El circuito para aparear los Mosfet, lo tienes en los archivos del primer _Ampeg 4 Mosfet_.

Para mi oído, el sonido es igual de excelente y no hay ningún motivo por el que tenga que haber diferencia, a parte de la potencia.

Los 2SA970 son mejores que los BC556B para esa parte del circuito, pero en la práctica, veo difícil diferenciarlos en una escucha *a ciegas*.

Dime cuales vas a utilizar y si lo necesitas, podria modificar el diseño para que utilice  BCxxx en el par de entrada.

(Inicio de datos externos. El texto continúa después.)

$ cat src/rtl/tcca_pkg.sv
// ----------------------------------------------------------------------------
// Text console cursor advance: shared definitions
// Character codes, field widths, screen limit and register indexes.
// ----------------------------------------------------------------------------
package tcca_pkg;

   localparam int unsigned MAX_SCREEN = 4096;

   localparam int unsigned COL_W   = 14;
   localparam int unsigned ROW_W   = 13;
   localparam int unsigned SCR_W   = 13;
   localparam int unsigned SCALE_W = 4;
   localparam int unsigned TOP_W   = 12;
   localparam int unsigned CELL_W  = SCALE_W + 3;
   localparam int unsigned CSR_IDX_W  = 3;
   localparam int unsigned CSR_DATA_W = 13;

   localparam logic [7:0] CH_BACKSPACE = 8'd8;
   localparam logic [7:0] CH_TAB       = 8'd9;
   localparam logic [7:0] CH_NEWLINE   = 8'd10;
   localparam logic [7:0] CH_RETURN    = 8'd13;

   localparam logic [COL_W:0] COL_MAX = (COL_W+1)'(16383);

   typedef enum logic [CSR_IDX_W-1:0] {
      REG_ENABLE       = 3'd0,
      REG_SCREEN_WIDTH = 3'd1,
      REG_SCREEN_HIGHT = 3'd2,
      REG_FONT_SCALE   = 3'd3,
      REG_TEXT_TOP     = 3'd4
   } reg_index_type;

endpackage
===== src/hw/rtl/ryuv_pkg.sv =====
// Shared types and constants for the RGB to YUV 4:2:0 converter.
// No dependencies; used by every other file of the block.
`timescale 1ns / 1ps

package ryuv_pkg;

    // Configuration register file
    localparam int unsigned FW_W   = 13;
    localparam int unsigned APB_AW = 2;
    localparam int unsigned APB_DW = 32;

    localparam logic [FW_W-1:0]   FW_RESET         = 13'd640;
    localparam logic [APB_AW-1:0] ADDR_FRAME_WIDTH = 2'd0;

    localparam int unsigned SUM_W = 9;

    typedef struct packed {
        logic [7:0] blue;
        logic [7:0] green;
        logic [7:0] red;
    } pixel_t;

    typedef struct packed {
        logic   frame_start;
        pixel_t pix;
    } in_item_t;

    // Three horizontal pair sums; also the line store word
    typedef struct packed {
        logic [SUM_W-1:0] sum_r;
        logic [SUM_W-1:0] sum_g;
        logic [SUM_W-1:0] sum_b;
    } pair_sums_t;

    typedef struct packed {
        logic [7:0] luma;
        logic       chroma;
        pair_sums_t sums;
    } pair_item_t;

endpackage


===== src/hw/rtl/ryuv_apb.sv =====
// APB register file for the converter: holds frame_width.
// Depends on ryuv_pkg.
`timescale 1ns / 1ps

module ryuv_apb (
    input  logic                             aclk,
    input  logic                             aresetn,
    input  logic                             psel,
    input  logic                             penable,
    input  logic                             pwrite,
    input  logic [ryuv_pkg::APB_AW-1:0]      paddr,
    input  logic [ryuv_pkg::APB_DW-1:0]      pwdata,
    output logic [ryuv_pkg::APB_DW-1:0]      prdata,
    output logic                             pready,
    output logic [ryuv_pkg::FW_W-1:0]        frame_width
);

    logic [ryuv_pkg::FW_W-1:0] frame_width_reg;
    logic                      wr_hit;

    assign pready = 1'b1;
    assign wr_hit = psel && penable && pwrite && pready
                    && (paddr == ryuv_pkg::ADDR_FRAME_WIDTH);

    always_ff @(posedge aclk) begin
        if (!aresetn) begin
            frame_width_reg <= ryuv_pkg::FW_RESET;
        end else if (wr_hit) begin
            frame_width_reg <= pwdata[ryuv_pkg::FW_W-1:0];
        end
    end

    always_comb begin
        if (paddr == ryuv_pkg::ADDR_FRAME_WIDTH) begin
            prdata = ryuv_pkg::APB_DW'(frame_width_reg);
        end else begin
            prdata = '0;
        end
    end

    assign frame_width = frame_width_reg;

endmodule


===== config.mk =====
export PLATFORM = sky130hd
export DESIGN_NAME = ryuv_apb
export DESIGN_NICKNAME = d
export VERILOG_FILES = /design/src/hw/rtl/ryuv_pkg.sv /design/src/hw/rtl/ryuv_apb.sv
export SDC_FILE = /design/constraint.sdc
export NUM_CORES = 1
export LEC_CHECK = 0
export BUFFER_PORTS_ARGS = -buffer_cell sky130_fd_sc_hd__buf_4
export CAP_MARGIN = 20
export CELL_PAD_IN_SITES_DETAIL_PLACEMENT = 1
export CELL_PAD_IN_SITES_GLOBAL_PLACEMENT = 1
export CORE_ASPECT_RATIO = 0.6
export CORE_UTILIZATION = 19
export DETAILED_ROUTE_END_ITERATION = 6
export PLACE_DENSITY = 0.73
export SYNTH_ARGS = -nofsm -noshare
export SYNTH_HDL_FRONTEND = slang
export SYNTH_SLANG_ARGS = --single-unit

===== constraint.sdc =====
create_clock -name aclk -period 1.2 [get_ports aclk]
set_clock_uncertainty 0.2 [all_clocks]
set_input_delay 0.18 -clock aclk [delete_from_list [all_inputs] [get_ports aclk]]
set_output_delay 0.18 -clock aclk [all_outputs]
set_load 0.1 [all_outputs]

==> impl_metrics.py, run 1 <==
metrics = {
    "timing": {
        "post-route-period-util_pct": 114,
        "fmax_mhz": 732,
        "finalCriticalPeriod_ns": 1.37,
        "setup_violations": 20,
        "finalHoldViolCount": 0,
        "tns_ns": -1.62,
        "rsz0062_at_grt": "true",
        "drv_slew": 0,
        "whs_ns": 0.0347,
        "fin_ws_ns": -0.165,
    },
    "floorplanning": {
        "io_pins": 85,
        "die_w_um": 85.3,
        "rows": 17,
        "fp.coreArea_um2": 3830,
        "dieHeight_um": 52.0,
        "dieArea_um2": 4430,
        "start_util_pct": 20.7,
    },
    "cells_and_area": {
        "postLayoutCoreUtil_pct": 47.2,
        "fin_nets": 203,
        "mostFrequentLayoutCells": "buf_12, buf_4, nand2_1",
        "num_antenna_cells": 0,
        "syn2layout_area_growth_pct": 128,
        "largest_reg_flops": 13,
        "finalNonFillerCells": 210,
        "drive_gt1_share_pct": 57.1,
        "nFillCells": 410,
        "layout_commonest_cell": "buf_12",
    },
    "global_route": {
        "grt_max_degree": 25,
        "grt-ovfl-total": 0,
        "grt_usage_pct": 11.7,
        "grt_pass1_vias": 844,
        "antenna_found_initial": 0,
        "grt_pass1_wl_mm": 3.89,
    },
    "routing": {
        "routed_wl_mm": 2.66,
        "viasPerCell": 3.84,
        "antenna_left": 0,
        "drtPass1Iterations": 3,
        "drtIter0Drc": 12,
        "wl_per_cell_um": 12.7,
        "vias": 806,
        "drc_errors": 0,
    },
    "critical_path": {
        "cp-start-kind": "flip-flop",
        "endpoint_kind": "output port",
        "cp_data_arrival_time_ns": 0.99,
        "cp_max_fo": 2,
        "crit_required_ns": 0.82,
        "r2r_cells": 4,
        "crit_type": "reg2out",
    },
    "clocking": {
        "cts_tree": "done",
        "clock_sinks": 13,
        "cts_buffers": 3,
        "cts_buffer_depth": 2,
        "htreeDepth": 1,
        "clkTransAtPathRegs_ns": 0.05,
        "clockRootBuffer": "clkbuf_8",
        "clk_latency_ns": 0.24,
    },
    "power_and_ir_drop": {
        "ir_drop_uv": 309,
        "pwr-share-comb_pct": 41.5,
        "leakagePower_nw": 0.777,
        "power_frac_seq_pct": 30.2,
        "power.share.switching_pct": 42.7,
        "switching_power_uw": 596,
        "powerDensity_nw_per_um2": 771,
        "p_int_uw": 798,
        "clockPowerShare_pct": 28.3,
    },
    "synthesis": {
        "synthCells": 95,
        "syn_avg_cell_area_um2": 8.32,
        "syn_area_um2": 791,
        "yosysWarnings": 0,
        "synth-seq-cells": 13,
        "yosysSeqAreaShare_pct": 32.9,
        "ys_types": 16,
    },
    "outcome": {
        "failed_checks": "negative setup slack",
        "status": "finished, violations left",
    },
    "job": {
        "maxCapViolations": 0,
    },
    "min_path": {
        "hold_path_depth": 3,
        "min_path_type": "in2reg",
    },
    "placed_design": {
        "hpwl_mm": 1.84,
        "place.port_buffers": 45,
        "place_inst": 185,
        "dp_slack_ns": -0.242,
        "gp_congestion": 0.665,
    },
}
## worst max-delay path, cell delays in order (launching register included)
cell and delay, ns:
dfxtp_4 0.36, inv_4 0.04, nor3_4 0.14, buf_12 0.20
## what timing repair did
action | 4_1_cts | 5_1_grt
gates resized for setup | 63 | 22
gates cloned | 0 | 1
hold buffers | 12 | 0
pin swaps | 5 | 8
buffers inserted | 0 | 8
endpoints found under the setup margin | 26 | 37
endpoints found under the hold margin | 12 | 0
## power groups by stage
stage	Combinational, mW	Clock, mW	Sequential (mW)
2_1_floorplan	0.409	0	0.473
3_3_place_gp	0.489	0	0.427
3_5_place_dp	0.495	0	0.428
4_1_cts	0.551	0.423	0.420
5_1_grt	0.599	0.444	0.421
6_report	0.579	0.394	0.420
## final timing paths
| kind | from | to | slack (ns) |
|---|---|---|---|
| min | pwdata[7] | frame_width[7] | 0.03 |
| max reg2reg | frame_width[4] | frame_width[4] | 0.16 |
| min reg2reg | frame_width[8] | frame_width[8] | 0.30 |
| max | frame_width[9] | prdata[9] | -0.17 |
## Yosys cell counts (all sizes together)
cell / n / area share [%]
and3: 1 / 1.4
nand3: 2 / 1.3
nor2: 1 / 0.79
and2: 12 / 9.8
o211ai: 2 / 1.9
inv: 2 / 0.95
buf: 22 / 23
nor3: 2 / 1.3
conb: 2 / 0.95
clkbuf: 3 / 1.4
mux2i: 11 / 14
dfxtp: 13 / 33
nand2: 22 / 10
## layout make-up
type	instances	area, µm²	share of cell area, %
Multi-Input combinational cell	73	453	25.1
Timing Repair Buffer	71	928	51.4
Tap cell	47	58.8	3.25
Inverter	2	12.5	0.693
Clock buffer	4	45.0	2.49
Sequential cell	13	309	17.1
## cells by family (layout without fill, tap and decap cells)
family | count (synthesis) | count (layout) | share of synthesized area, %
simple gates | 40 | 40 | 25.0
buf+inv | 27 | 77 | 25.3
mux | 11 | 11 | 13.9
flops | 13 | 13 | 32.9
other cells | 2 | 20 | 0.950
compound gates | 2 | 2 | 1.90
## per-layer routing
metal  up-vias  global-route usage, %  routed length [µm]
met1       381                   11.6                1050
met3         0                   5.08                 154
met4         0                  0.833                   0
met5         -                      0                   0
li1        394                      -                   -
met2        31                   24.1                1450
## stage by stage
step,area [µm²],total power [mW]
after floorplan,963,0.882
after global placement,1200,0.916
after detailed placement,1200,0.923
after CTS,1620,1.39
after global routing,1810,1.46
final,1810,1.39
Power figures use the tool's default switching activity.
==> inputs of run 2 (changes only) <==
--- a/config.mk
+++ b/config.mk
@@ -12,6 +12,7 @@
 export CORE_ASPECT_RATIO = 0.6
 export CORE_UTILIZATION = 19
 export DETAILED_ROUTE_END_ITERATION = 6
+export HOLD_SLACK_MARGIN = 0.06
 export PLACE_DENSITY = 0.73
 export SYNTH_ARGS = -nofsm -noshare
 export SYNTH_HDL_FRONTEND = slang
==> run 2 against run 1 <==
Net effect:
- the run still ends with negative setup slack left
- sequential power barely moved
- global-route usage barely moved
- combinational power barely moved
- cell count rose by 0.48%
- cell area rose by 0.55%
- sequential cell count did not move
- sequential share of layout area fell by 0.094 points
- non-clock buffer count rose by 1
- register-to-register slack barely moved
- total power rose by 0.19%
- clock-buffer cell count did not move
- critical path depth did not move
- critical endpoint unchanged
==> impl_metrics.py, run 2 (synthesis results as in run 1) <==
metrics = {
    "outcome": {
        "status": "finished, violations left",
        "failed_checks": "negative setup slack",
    },
    "cells_and_area": {
        "finalNonFillerCells": 211,
        "largest_reg_flops": 13,
        "ff_latch_area_um2": 309,
        "multi_input_area_um2": 453,
        "drive_gt1_share_pct": 56.7,
        "fin_nets": 204,
        "num_antenna_cells": 0,
        "nFillCells": 411,
        "postLayoutCoreUtil_pct": 47.5,
        "design_area_um2": 1820,
        "layout_commonest_cell": "buf_12",
        "mostFrequentLayoutCells": "buf_12, buf_4, nand2_1",
        "syn2layout_area_growth_pct": 130,
    },
    "routing": {
        "drtIter0Drc": 12,
        "antenna_left": 0,
        "viasPerCell": 3.84,
        "wl_per_cell_um": 12.7,
        "routed_wl_mm": 2.68,
        "drtPass1Iterations": 3,
        "vias": 811,
        "drc_errors": 0,
    },
    "placed_design": {
        "hpwl_mm": 1.84,
        "place_area_um2": 1200,
        "gp_congestion": 0.665,
        "place_inst": 185,
        "place.port_buffers": 45,
    },
    "power_and_ir_drop": {
        "power_frac_seq_pct": 30.1,
        "leakagePower_nw": 0.781,
        "ir_drop_uv": 309,
        "switching_power_uw": 596,
        "clockPowerShare_pct": 28.2,
        "powerDensity_nw_per_um2": 768,
        "p_int_uw": 800,
        "power.share.switching_pct": 42.7,
        "pwr-share-comb_pct": 41.6,
    },
    "global_route": {
        "grt_pass1_vias": 845,
        "grt_pass1_wl_mm": 3.88,
        "grt_max_degree": 25,
        "antenna_found_initial": 0,
        "grt_usage_pct": 11.7,
        "grt-ovfl-total": 0,
    },
    "critical_path": {
        "crit_chain": "inv_4, nor3_4, buf_12",
        "cp_max_fo": 2,
        "critPathMaxStageDelay_ns": 0.36,
        "path_buf_inv": 2,
        "crit_family": "flip-flops",
        "endpoint_kind": "output port",
        "cp-start-kind": "flip-flop",
        "reg2reg_setup_slack_ns": 0.16,
        "crit_type": "reg2out",
        "cp_data_arrival_time_ns": 0.99,
        "crit_required_ns": 0.82,
        "slowest_stage": "dfxtp_4",
    },
    "clocking": {
        "clockRootBuffer": "clkbuf_8",
        "cts_buffers": 3,
        "htreeDepth": 1,
        "clkTransAtPathRegs_ns": 0.05,
        "clock_sinks": 13,
        "cts_tree": "done",
        "clk_latency_ns": 0.24,
        "cts_buffer_depth": 2,
    },
    "floorplanning": {
        "die_w_um": 85.3,
        "fp.coreArea_um2": 3830,
        "start_util_pct": 20.7,
        "dieHeight_um": 52.0,
        "dieArea_um2": 4430,
        "rows": 17,
        "io_pins": 85,
    },
    "timing": {
        "drv_slew": 0,
        "fmax_mhz": 733,
        "post-route-period-util_pct": 114,
        "finalCriticalPeriod_ns": 1.37,
        "tns_ns": -1.62,
        "setup_violations": 20,
        "fin_ws_ns": -0.165,
        "rsz0062_at_grt": "true",
        "whs_ns": 0.0873,
        "finalHoldViolCount": 0,
    },
    "min_path": {
        "min_path_type": "in2reg",
    },
    "job": {
        "maxCapViolations": 0,
    },
}
[run 2: worst paths after layout]
kind | startpoint | end | cells past startpoint
max | frame_width[9] | prdata[9] | 3
min | aresetn | frame_width[9] | 2
max reg2reg | frame_width[4] | frame_width[4] | 4
min reg2reg | frame_width[8] | frame_width[8] | 2
[run 2: layer usage]
metal  global-route usage [%]  part of all wire (%)  vias to the layer above
met5                        0                     0                        -
li1                         -                     -                      396
met3                     5.08                   5.9                        0
met1                     11.5                    39                      384
met2                     24.1                    55                       31
met4                    0.833                     0                        0
[run 2: final cells by class]
type,instances,area share [%]
Inverter,2,0.689
Multi-Input combinational cell,73,24.9
Timing Repair Buffer,72,51.7
Tap cell,47,3.24
Sequential cell,13,17.0
Clock buffer,4,2.48
[run 2: power by group through the flow]
stage	clock (mW)	sequential (mW)	combinational, mW
2_1_floorplan	0	0.473	0.409
3_3_place_gp	0	0.427	0.489
3_5_place_dp	0	0.428	0.495
4_1_cts	0.423	0.420	0.554
5_1_grt	0.444	0.421	0.602
6_report	0.394	0.420	0.581
[run 2: what timing repair did]
item | 4_1_cts | 5_1_grt
setup endpoints to repair | 26 | 37
hold endpoints to repair | 13 | 0
hold buffers | 13 | 0
pin swaps | 5 | 8
gates resized for setup | 63 | 22
setup buffers | 0 | 8
cloned | 0 | 1
[run 2: worst reg2reg max path, delay by kind of cell, from the launching register on]
kind,cells,cell delay [ns]
muxes,1,0.07
DFF,1,0.34
and+or+nand+nor,1,0.07
buffers and inverters,2,0.23
[run 2: stage by stage]
stage | setup slack [ns] | power (mW)
after floorplan | -0.510 | 0.882
after global placement | -0.197 | 0.916
after detailed placement | -0.242 | 0.923
after CTS | -0.181 | 1.40
after global routing | -0.211 | 1.47
final | -0.165 | 1.40
==> inputs of run 3 (changes only) <==
--- a/config.mk
+++ b/config.mk
@@ -14,6 +14,7 @@
 export DETAILED_ROUTE_END_ITERATION = 6
 export HOLD_SLACK_MARGIN = 0.06
 export PLACE_DENSITY = 0.73
+export SKIP_CTS_REPAIR_TIMING = 1
 export SYNTH_ARGS = -nofsm -noshare
 export SYNTH_HDL_FRONTEND = slang
 export SYNTH_SLANG_ARGS = --single-unit
==> run 3 against run 2 <==
Net effect:
- the flow still finishes with violations (negative setup slack)
- sequential cell count unchanged
- combinational power decreased by 2%
- global-route usage fell by 1.3 points
- fmax shrank 0.19%
- via count is 3.1% lower
- critical path depth is the same
- total power fell by 0.63%
- worst hold slack worse by 0.0043 ns
- highest routed layer unchanged
==> impl_metrics.py, run 3 (synthesis results as in run 1) <==
metrics = {
    "outcome": {
        "status": "finished, violations left",
        "failed_checks": "negative setup slack",
    },
    "power_and_ir_drop": {
        "pwr-share-comb_pct": 41.2,
        "p_total_mw": 1.39,
        "power_frac_seq_pct": 30.4,
        "powerDensity_nw_per_um2": 805,
        "power.share.switching_pct": 42.8,
        "p_int_uw": 793,
        "ir_drop_uv": 354,
        "switching_power_uw": 594,
        "leakagePower_nw": 0.739,
        "clockPowerShare_pct": 28.4,
    },
    "floorplanning": {
        "start_util_pct": 20.7,
        "dieArea_um2": 4430,
        "rows": 17,
        "dieHeight_um": 52.0,
        "fp.coreArea_um2": 3830,
        "io_pins": 85,
        "die_w_um": 85.3,
    },
    "critical_path": {
        "path_buf_inv": 2,
        "crit_family": "flip-flops",
        "critPathMaxStageDelay_ns": 0.36,
        "r2r_start": "frame_width[7]",
        "crit_required_ns": 0.82,
        "cp_data_arrival_time_ns": 0.99,
        "slowest_stage": "dfxtp_4",
        "reg2reg_setup_slack_ns": 0.17,
        "crit_type": "reg2out",
        "endpoint_kind": "output port",
        "rr_endpoint": "frame_width[7]",
        "crit_cells": 3,
        "r2r_cells": 3,
        "crit_chain": "inv_4, nor3_4, buf_12",
        "cp_max_fo": 2,
        "cp-start-kind": "flip-flop",
    },
    "timing": {
        "fin_ws_ns": -0.168,
        "drv_slew": 0,
        "tns_ns": -1.58,
        "setup_violations": 15,
        "finalCriticalPeriod_ns": 1.37,
        "fmax_mhz": 731,
        "finalHoldViolCount": 0,
        "post-route-period-util_pct": 114,
        "rsz0062_at_grt": "true",
    },
    "clocking": {
        "clock_sinks": 13,
        "clkTransAtPathRegs_ns": 0.05,
        "htreeDepth": 1,
        "clk_latency_ns": 0.24,
        "cts_buffer_depth": 2,
        "cts_buffers": 3,
        "cts_tree": "done",
        "clockRootBuffer": "clkbuf_8",
    },
    "global_route": {
        "grt_pass1_wl_mm": 3.48,
        "grt_usage_pct": 10.4,
        "antenna_found_initial": 0,
        "grt_pass1_vias": 765,
        "grt-ovfl-total": 0,
        "grt_max_degree": 25,
    },
    "cells_and_area": {
        "mostFrequentLayoutCells": "buf_4, nand2_1, buf_12",
        "num_antenna_cells": 0,
        "fin_nets": 199,
        "syn2layout_area_growth_pct": 118,
        "finalNonFillerCells": 206,
        "design_area_um2": 1720,
        "nFillCells": 423,
        "layout_commonest_cell": "buf_4",
        "drive_gt1_share_pct": 55.3,
        "largest_reg_flops": 13,
    },
    "placed_design": {
        "place_area_um2": 1200,
        "place_inst": 185,
        "gp_congestion": 0.665,
        "hpwl_mm": 1.84,
        "place.port_buffers": 45,
    },
    "routing": {
        "vias": 786,
        "drtPass1Iterations": 3,
        "drtIter0Drc": 7,
        "drc_errors": 0,
        "antenna_left": 0,
        "routed_wl_mm": 2.62,
        "wl_per_cell_um": 12.7,
        "viasPerCell": 3.82,
    },
    "min_path": {
        "min_path_type": "in2reg",
        "hold_path_depth": 2,
        "min_to": "frame_width[9]",
        "min_from": "aresetn",
    },
    "job": {
        "maxCapViolations": 0,
    },
}
[run 3: cell count changes in the layout (fill, tap and decap cells not counted), sizes merged]
cell / before / now
buf: 59 / 54
[run 3: power by group through the flow]
stage                     Combinational, mW  Sequential, mW  Clock, mW
final                                 0.572           0.421      0.394
after global routing                  0.592           0.422      0.440
after CTS                             0.495           0.419      0.423
after detailed placement              0.495           0.428          0
after global placement                0.489           0.427          0
after floorplan                       0.409           0.473          0
[run 3: cell type report]
type / instances / area, µm² / share of cell area (%)
timing repair buffer: 67 / 845 / 49.0
multi-input combinational: 73 / 453 / 26.3
sequential: 13 / 309 / 17.9
tap: 47 / 58.8 / 3.41
clock buffer: 4 / 45.0 / 2.61
inverter: 2 / 12.5 / 0.726
[run 3: worst max path at each step]
stage / startpoint / endpoint / slack, ns
2_1_floorplan: frame_width[7] / prdata[7] / -0.51
3_3_place_gp: paddr[1] / prdata[10] / -0.20
3_5_place_dp: paddr[1] / frame_width[3] / -0.24
4_1_cts: frame_width[7] / prdata[7] / -0.24
5_1_grt: frame_width[7] / prdata[7] / -0.21
6_report: frame_width[7] / prdata[7] / -0.17
[run 3: through the flow]
step | util (%) | hold WS, ns | setup WS (ns)
final | 45.0 | 0.0831 | -0.168
after global routing | 45.0 | 0.0971 | -0.211
after CTS | 32.6 | -0.0225 | -0.242
after detailed placement | 31.4 | 0.241 | -0.242
after global placement | 31.4 | 0.227 | -0.197
after floorplan | - | 0.112 | -0.510
[run 3: per-layer routing]
metal / vias to the layer above / share of wire (%) / global-route usage, %
li1: 388 / - / -
met1: 367 / 40 / 10.8
met2: 31 / 55 / 20.7
met3: 0 / 5.3 / 4.29
met4: 0 / 0 / 0.833
met5: - / 0 / 0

Otra cosa ¿los Mosfet laterales son de confianza? ¿podrias subir una foto que se vean bien?.
Aquí hasta ahora solo he visto originales y son caros. Espero que los que consigues lo sean.

Espero ver pronto fotos.


----------



## cantoni11 (Sep 23, 2015)

Hola Quercus ,,por ahora no consigo los 2SA970.Asi me no queda otra que los BC566b (Tengo 10 de estos ) ;o 2N5401 ,MPSA56 creo que tambien son reemplazos del SA970(dime cual es la mejor opcion'').En cuanto a los mosfet de salida, me llegan el viernes (los pedi por mercadolibre a BA.AS) Cuando los tenga te subire la foto .Los MJE340/50 se consiguen facil aqui .no son muy baratos como los BCXX,pero accesibles!!..Ahora estoy haciendo la trasnferencia de la placa ,luego subire fotos..En cuanto al diagrama ,hay valores distinto con el montaje ..por ej el capacitor que es en paralelo con el 1 TR el diagrama dice 220pf y en el montaje dice 1nf..otro capacitor ,,el que esta en paralelo con el preset dice 1uf en diagrama ,en el montaje 100nf..Respeto los valores del montaje o del diagrama ,saludos Quercus ,MUY BUEN TRABAJO EL DE LOS BAFLES QUE VI POR AHI ...


----------



## Quercus (Sep 23, 2015)

De esos tres los MPSAxx siempre han sido mis preferidos, pero el primer Sigma que hice utilizaba BCxxx y sonaba maravillosamente. Decídete por los que midiéndolos tengan una ganancia más acorde con el Datasheet y al mismo tiempo puedas conseguir parejas con la ganancia casi igual.
  Los cambios de valores que ves, son los que tiene el ultimo esquema que me mando el Dr. Jagodic, tiene algunos cambios más, incluso un transistor mas y para el cual pedí permiso para publicar el PCB.
Y gracias por lo de los bafles.


----------



## cantoni11 (Sep 24, 2015)

Los cambios de valores que ves, son los que tiene el ultimo esquema que me mando el Dr. Jagodic, tiene algunos cambios más, incluso un transistor mas y para el cual pedí permiso para publicar el PCB.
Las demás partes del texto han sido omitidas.